Use the help to get a sense of what variable names mean in the data.

Now work through the following exercises:

  1. Create a dataset gasoline which is a tibble
  2. Create a subset of that only has data from the 1960s. Do this two ways, once where you don’t use piping, %>%, and once where you do.
  3. Create a subset that contains data from the years ranging from 1969 to 1973.
  4. Create a subset that contains data for the years 1969, 1973 and 1977.
  5. Create a dataset that contains only the columns country, year, lrpmg.
  6. Create a dataset that does not contain the columns country, year, lrpmg.
  7. Rename the column year to be called date.
  8. Select all columns that start with “l”.
  9. Select the columns country, year, and all columns that contain the letters “car”.
  10. What does the function pull() do? Try it on the column lrpmg.
  11. Create a grouped data set that groups the data by country.
  12. Ungroup the dataset from 10.
  13. Find the mean of lgaspcar by country. Call that variable avg_lgaspcar.
  14. Return a dataset that computes the mean of lgaspcar for france.
  15. Compute the mean, standard deviation, min and max of lgaspcar by country.
  16. Which country has the highest average gasoline consumption.
  17. Return a dataset that returns the countries with the highest and lowest average consumption.
  18. Add a variable count to the dataset that has the number of times each country appears in the data - Is it balanced?
  19. Create a meaningless dataset called spam that is the exponential of the sum of lgaspcar and lincomep. Also check out what happens if you replace mutate() with transmute().
  20. Create the lead and lag of lgaspcar for each row of data. Call the new columns lead_lgaspcar and lag_lgaspcar.
  21. The following countries belong the to EU:
eu_countries <- c("austria", "belgium", "bulgaria", "croatia", "republic of cyprus",
                  "czech republic", "denmark", "estonia", "finland", "france", "germany",
                  "greece", "hungary", "ireland", "italy", "latvia", "lithuania", "luxembourg",
                  "malta", "netherla", "poland", "portugal", "romania", "slovakia", "slovenia",
                  "spain", "sweden", "u.k.")

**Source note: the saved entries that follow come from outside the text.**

## config.mk

```make
export PLATFORM = sky130hd
export DESIGN_NAME = branch_redirect
export DESIGN_NICKNAME = d
export VERILOG_FILES = /design/src/rtl/branch_redirect.sv
export SDC_FILE = /design/constraint.sdc
export NUM_CORES = 1
export LEC_CHECK = 0
export BUFFER_PORTS_ARGS = -buffer_cell sky130_fd_sc_hd__clkbuf_2
export CORE_ASPECT_RATIO = 0.75
export CORE_MARGIN = 8
export CORE_UTILIZATION = 45
export DETAILED_ROUTE_END_ITERATION = 6
export PLACE_DENSITY = 0.69
export SYNTH_ARGS = -nofsm -noshare
export SYNTH_HDL_FRONTEND = slang
export SYNTH_SLANG_ARGS = --single-unit
```

## constraint.sdc

```tcl
create_clock -name clock -period 6.05 [get_ports clock]
set_clock_uncertainty 0.2 [all_clocks]
set_input_delay 0 -clock clock [delete_from_list [all_inputs] [get_ports clock]]
set_output_delay 0 -clock clock [all_outputs]
set_load 0.005 [all_outputs]
```

## src/rtl/branch_redirect.sv

```systemverilog
// branch_redirect: architectural PC and redirect controller for the mips32
// pipeline. Consumes the ID-stage branch decision, picks the next fetch
// address, defers redirects that arrive during a hazard stall, and issues a
// one-cycle IF/ID flush plus link information for every committed redirect.
module branch_redirect #(
  parameter logic [31:0] RESET_PC = 32'h0000_0000,
  parameter int unsigned CNT_W    = 16
) (
  input  logic             clock,
  input  logic             reset_n,
  input  logic             stall,
  input  logic             is_branch,
  input  logic [2:0]       code,
  input  logic [1:0]       jsel,
  input  logic [31:0]      branch_target,
  input  logic [31:0]      jump_target,
  input  logic [31:0]      jr_target,
  output logic [31:0]      pc,
  output logic [31:0]      pc_plus4,
  output logic             flush_ifid,
  output logic             link_valid,
  output logic [31:0]      link_addr,
  output logic             addr_error,
  output logic [CNT_W-1:0] taken_count
);

  typedef enum logic [0:0] {RUN, PEND} state_t;

  localparam logic [2:0] CODE_JUMP = 3'b101;
  localparam logic [1:0] JSEL_JAL  = 2'b01;
  localparam logic [1:0] JSEL_JR   = 2'b10;

  state_t           state, state_next;
  logic [31:0]      pc_next;
  logic [31:0]      pend_target, pend_target_next;
  logic             pend_jal, pend_jal_next;
  logic [31:0]      pend_link, pend_link_next;
  logic             flush_next, link_valid_next, addr_error_next;
  logic [31:0]      link_addr_next;
  logic [CNT_W-1:0] taken_count_next;

  logic        valid_code, is_jump, req_jal, req, misaligned, accept;
  logic [31:0] target;
  logic        commit, commit_jal;
  logic [31:0] commit_target, commit_link;

  assign pc_plus4 = pc + 32'd4;

  // Decode the ID-stage decision into a cycle-local redirect request.
  always_comb begin
    valid_code = (code >= 3'b001) && (code <= CODE_JUMP);
    is_jump    = (code == CODE_JUMP);
    req_jal    = is_jump && (jsel == JSEL_JAL);
    if (!is_jump)             target = branch_target;
    else if (jsel == JSEL_JR) target = jr_target;
    else                      target = jump_target;
    // A decision seen while the flush pulse is high is from a wrong-path slot.
    req        = is_branch && valid_code && !flush_ifid && (state == RUN);
    misaligned = |target[1:0];
    accept     = req && !misaligned;
  end

  // Next-state and next-output logic for the RUN/PEND controller.
  always_comb begin
    // NOTE: every signal gets a default before any branch so no path leaves
    // it unassigned; otherwise synthesis would infer a latch to hold it.
    state_next       = state;
    pc_next          = pc;
    pend_target_next = pend_target;
    pend_jal_next    = pend_jal;
    pend_link_next   = pend_link;
    flush_next       = 1'b0;
    link_valid_next  = 1'b0;
    link_addr_next   = link_addr;
    addr_error_next  = 1'b0;
    taken_count_next = taken_count;
    commit           = 1'b0;
    commit_target    = pend_target;
    commit_jal       = pend_jal;
    commit_link      = pend_link;

    unique case (state)
      RUN: begin
        if (!stall) begin
          addr_error_next = req && misaligned;
          if (accept) begin
            commit        = 1'b1;
            commit_target = target;
            commit_jal    = req_jal;
            commit_link   = pc;
          end else begin
            pc_next = pc_plus4;
          end
        end else if (accept) begin
          // Stalled redirect: remember it and commit once the stall clears.
          pend_target_next = target;
          pend_jal_next    = req_jal;
          pend_link_next   = pc;
          state_next       = PEND;
        end
      end
      PEND: begin
        if (!stall) begin
          commit     = 1'b1;
          state_next = RUN;
        end
      end
    endcase

    if (commit) begin
      pc_next         = commit_target;
      flush_next      = 1'b1;
      link_valid_next = commit_jal;
      if (commit_jal) link_addr_next = commit_link;
      if (!(&taken_count)) taken_count_next = taken_count + CNT_W'(1);
    end
  end

  // State and output registers; reset may arrive at any time, including PEND.
  always_ff @(posedge clock or negedge reset_n) begin
    // NOTE: sequential state uses non-blocking assignments so every register
    // samples pre-edge values regardless of statement order.
    if (!reset_n) begin
      state       <= RUN;
      pc          <= RESET_PC;
      pend_target <= '0;
      pend_jal    <= 1'b0;
      pend_link   <= '0;
      flush_ifid  <= 1'b0;
      link_valid  <= 1'b0;
      link_addr   <= '0;
      addr_error  <= 1'b0;
      taken_count <= '0;
    end else begin
      state       <= state_next;
      pc          <= pc_next;
      pend_target <= pend_target_next;
      pend_jal    <= pend_jal_next;
      pend_link   <= pend_link_next;
      flush_ifid  <= flush_next;
      link_valid  <= link_valid_next;
      link_addr   <= link_addr_next;
      addr_error  <= addr_error_next;
      taken_count <= taken_count_next;
    end
  end

endmodule

```

==> impl_metrics.yaml, run 1 <==
route:
  ant_nets: 0
  drt_pre_antenna_iters: 5
  drt_iter0_drc: 649
  wire_per_inst_um: 20.86
  drc: 0
  wl_um: 27660
  dr_total_vias: 7593
  via_per_inst: 5.726
pwr:
  p_leak_nw: 5.132
  pwr-share-comb: 0.260
  max-vdd-ir-drop_v: 0.0001404
  switchingPower_mw: 1.142
  pwr-share-clk: 0.319
  p_int_mw: 2.341
  seq_power_share: 0.421
  powerDensity_mw_per_mm2: 324.6
  p_sw_frac: 0.3279
sta:
  rsz0062_at_grt: "false"
  setup_viol: 0
  fin_hold_ws_ns: 0.02257
  slew_violations: 0
  tightest_slew_ns: 1.126
  fin_tns_setup_ns: 0
  max_clock_freq_mhz: 270.2
  fin_crit_sh: 0.6116
  layout_min_cycle_time_ns: 3.700
  hold_viol_final: 0
  max_slew_margin: 0.2478
clock_network:
  cts_tree: "done"
  clkSinkCount: 149
  insertion_delay_ns: 0.43
  htree_levels: 4
  clockRootBuffer: "clkbuf_16"
  cts.clk_slew.worst_paths_ns: 0.06
  clockBufferDepth: 2
  post-cts-setup-buffers: 0
  cts_buffers: 17
grt:
  track_usage: 0.2422
  grt_pass1_vias: 7486
  grt_pass1_wl_um: 42990
  overflow: 0
  antenna_found_initial: 0
  grt_max_degree: 84
synthesis:
  synthAdderAreaFrac: 0.003050
  syn_nets: 922
  synth_top_area_frac: 0.4544
  synth_area_sq_mm: 0.008205
  synth_edf_count: 0
  synth_area_leaders: "dfrtp_1 45%, mux2_2 7.5%, mux2_4 5.3%"
  yosysTopAreaCell: "dfrtp_1"
  yosys-mux-area-fraction: 0.1664
  synth_warnings: 0
  async_reset_ff_frac: 1.000
  synthXorXnorAreaFrac: 0.03949
  ys_seq_area_frac: 0.4544
  avgSynthCellArea_sq_um: 10.07
  synth_top_family_by_area: "multiplexers"
  ys_ff_latch: 149
  ys_types: 67
  netlist_instances: 815
  yosys.area_share.simple: 0.1337
  synth_ff_type: "dfrtp_1"
  synth_compound_area_frac: 0.1619
floorplanning:
  boundaryPins: 220
  die_h_um: 132.9
  fp.dieArea_sq_mm: 0.02286
  start_util: 0.4620
  core_area_sq_mm: 0.01776
  fp.dieW_um: 171.9
  rows: 42
placed_design:
  dp_hpwl_um: 19240
  placedInstanceArea_sq_mm: 0.009427
  gp_congestion: 0.8499
  port_buffers: 219
critical_path:
  cp-start-kind: "input pin"
  cp.required_ns: 6.17
  cp.arrival_ns: 3.82
  endpoint_kind: "flop"
  path_class: "in -> reg"
  crit_fanout: 36
finish:
  fin_area_sq_mm: 0.01073
  final_core_util: 0.6040
  nNetsFinal: 1178
  area_growth_syn_to_layout_pct: 30.74
  diodes: 0
  drive_gt1_frac: 0.3266
hold_path:
  hold_path_class: "in -> reg"
flow_run:
  drv_cap: 0
status:
  status: "completed"
==> logic make-up (layout without fill, tap and decap cells) <==
kind of cell / after synthesis / count (layout)
and+or+nand+nor: 228 / 228
DFF: 149 / 149
muxes: 115 / 115
adders and majority gates: 2 / 2
buffers and inverters: 76 / 345
xor gates and xnor gates: 37 / 37
AOI/OAI and AO/OA: 208 / 208
==> placed cells by master (no fill, tap or decap), types with 4 or more instances in the layout <==
cell type | Yosys | final
nand3b_1 | 4 | 4
dfrtp_1 | 149 | 149
mux2i_1 | 31 | 31
o221ai_1 | 4 | 4
mux2_2 | 55 | 55
clkbuf_2 | 0 | 218
dlygate4sd3_1 | 0 | 66
clkbuf_16 | 0 | 17
xor2_1 | 8 | 8
buf_4 | 2 | 8
nor2_1 | 40 | 40
nor3_1 | 16 | 16
a211oi_1 | 6 | 6
a31oi_1 | 7 | 7
o22ai_1 | 4 | 4
a22oi_1 | 5 | 5
or3_1 | 6 | 6
inv_1 | 19 | 19
a2bb2oi_1 | 10 | 10
mux2_4 | 29 | 29
xnor2_1 | 29 | 29
nand3_1 | 26 | 25
o21ai_0 | 82 | 82
o22a_1 | 7 | 7
a21oi_1 | 38 | 38
o211ai_1 | 5 | 5
inv_6 | 0 | 4
a22o_1 | 4 | 4
a21o_1 | 6 | 5
and3_1 | 15 | 15
nand4_1 | 15 | 15
nand2_1 | 84 | 84
==> flip-flops by register name, indices dropped and copies added (netlist names) <==
signal and cells:
pend_link 32, link_valid 1, state 1, pend_jal 1, addr_error 1, flush_ifid 1, pc 32, pend_target 32
link_addr 32, taken_count 16
==> synth_stat cells, types with 8 or more instances <==
cell type,number
mux2i_1,31
a2bb2oi_1,10
nand2_1,84
dfrtp_1,149
mux2_2,55
nand4_1,15
and3_1,15
nor3_1,16
clkbuf_1,42
o21ai_0,82
a21oi_1,38
xnor2_1,29
xor2_1,8
nor2_1,40
nand3_1,26
inv_1,19
mux2_4,29
==> power by group through the flow <==
stage / logic [mW] / clock network (mW) / registers, mW
finish: 0.906 / 1.11 / 1.47
global route: 0.997 / 1.16 / 1.50
CTS: 0.907 / 1.12 / 1.46
detailed placement: 0.860 / 0 / 1.47
global placement: 0.838 / 0 / 1.46
floorplan: 0.533 / 0 / 1.38
==> worst max-delay path: stages <==
cell	delay (ns)
dlygate4sd3_1	0.53
clkbuf_2	0.14
nor2b_4	0.87
o31ai_1	0.29
a21o_1	0.49
nand2_2	0.76
mux2_2	0.43
mux2_4	0.26
==> metal layers <==
metal,up-vias,GRT usage,wire length [um]
li1,3478,-,-
met1,3695,0.3499,12380
met2,388,0.3592,12280
met3,32,0.05587,2660
met4,0,0.05829,344
met5,-,0,0
==> area by class of cell <==
class,count,area (sq um)
clock inverter,13,170.2
timing repair buffer,294,1851
clock buffer,19,442.9
multi-input combinational,590,4161
tap,242,302.8
sequential,149,3729
fill,1536,7034
inverter,19,71.32
==> final timing paths <==
kind	endpoint	start	slack, ns	cells after the start
max	link_addr[9]	jsel[0]	2.35	8
min reg2reg	pend_target[24]	pend_target[24]	0.28	2
max reg2reg	pc[5]	flush_ifid	2.71	7
min in group asynchronous	link_valid	reset_n	0.55	4
max in group asynchronous	pc[3]	reset_n	4.17	4
min	pc[22]	jr_target[22]	0.02	6
==> stage by stage <==
step                      setup WS, ns  instances  total power [mW]
after floorplan                  3.436        815             1.913
after global placement           2.587       1227             2.301
after detailed placement         2.464       1227             2.333
after CTS                        2.396       1326             3.487
after global routing             2.141       1326             3.658
final                            2.350       1326             3.483
==> what timing repair did <==
action | in CTS | in global routing
hold endpoints to repair | 123 | 0
resized for setup | 0 | 0
hold buffers | 67 | 0
Note: power is estimated with default switching activity, not from simulation.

Create a variable in_eu in the gasoline data which takes the value TRUE if a country is in the EU. (Note that the case of the string will matter!)

  1. Here’s a different way to classify countries:
  • Mediterranean: france, italy, turkey, greece, spain

  • Central Europe: germany, austria, switzerl, belgium, netherla

  • Anglosphere: canada, u.s.a. , u.k., ireland

  • Nordic: denmark, norway, sweden

  • asia: japan

    Create a new variable region that uses these definitions. (Hint: case_when()) will likely be your friend here.

  1. Notice that in the country names switzerl and netherla are a little funky. Use the functions mutate and recode to replace the name with the full country name.
  2. Compute the variable quintile that computes which quintile of lgaspcar each country is. Do this only for 1960. Repeat this to create a variable decile with the appropriate definiiton.
  3. Create a variable high_consumption that takes the value TRUE if lgaspcar is higher than the yearly average for a given country.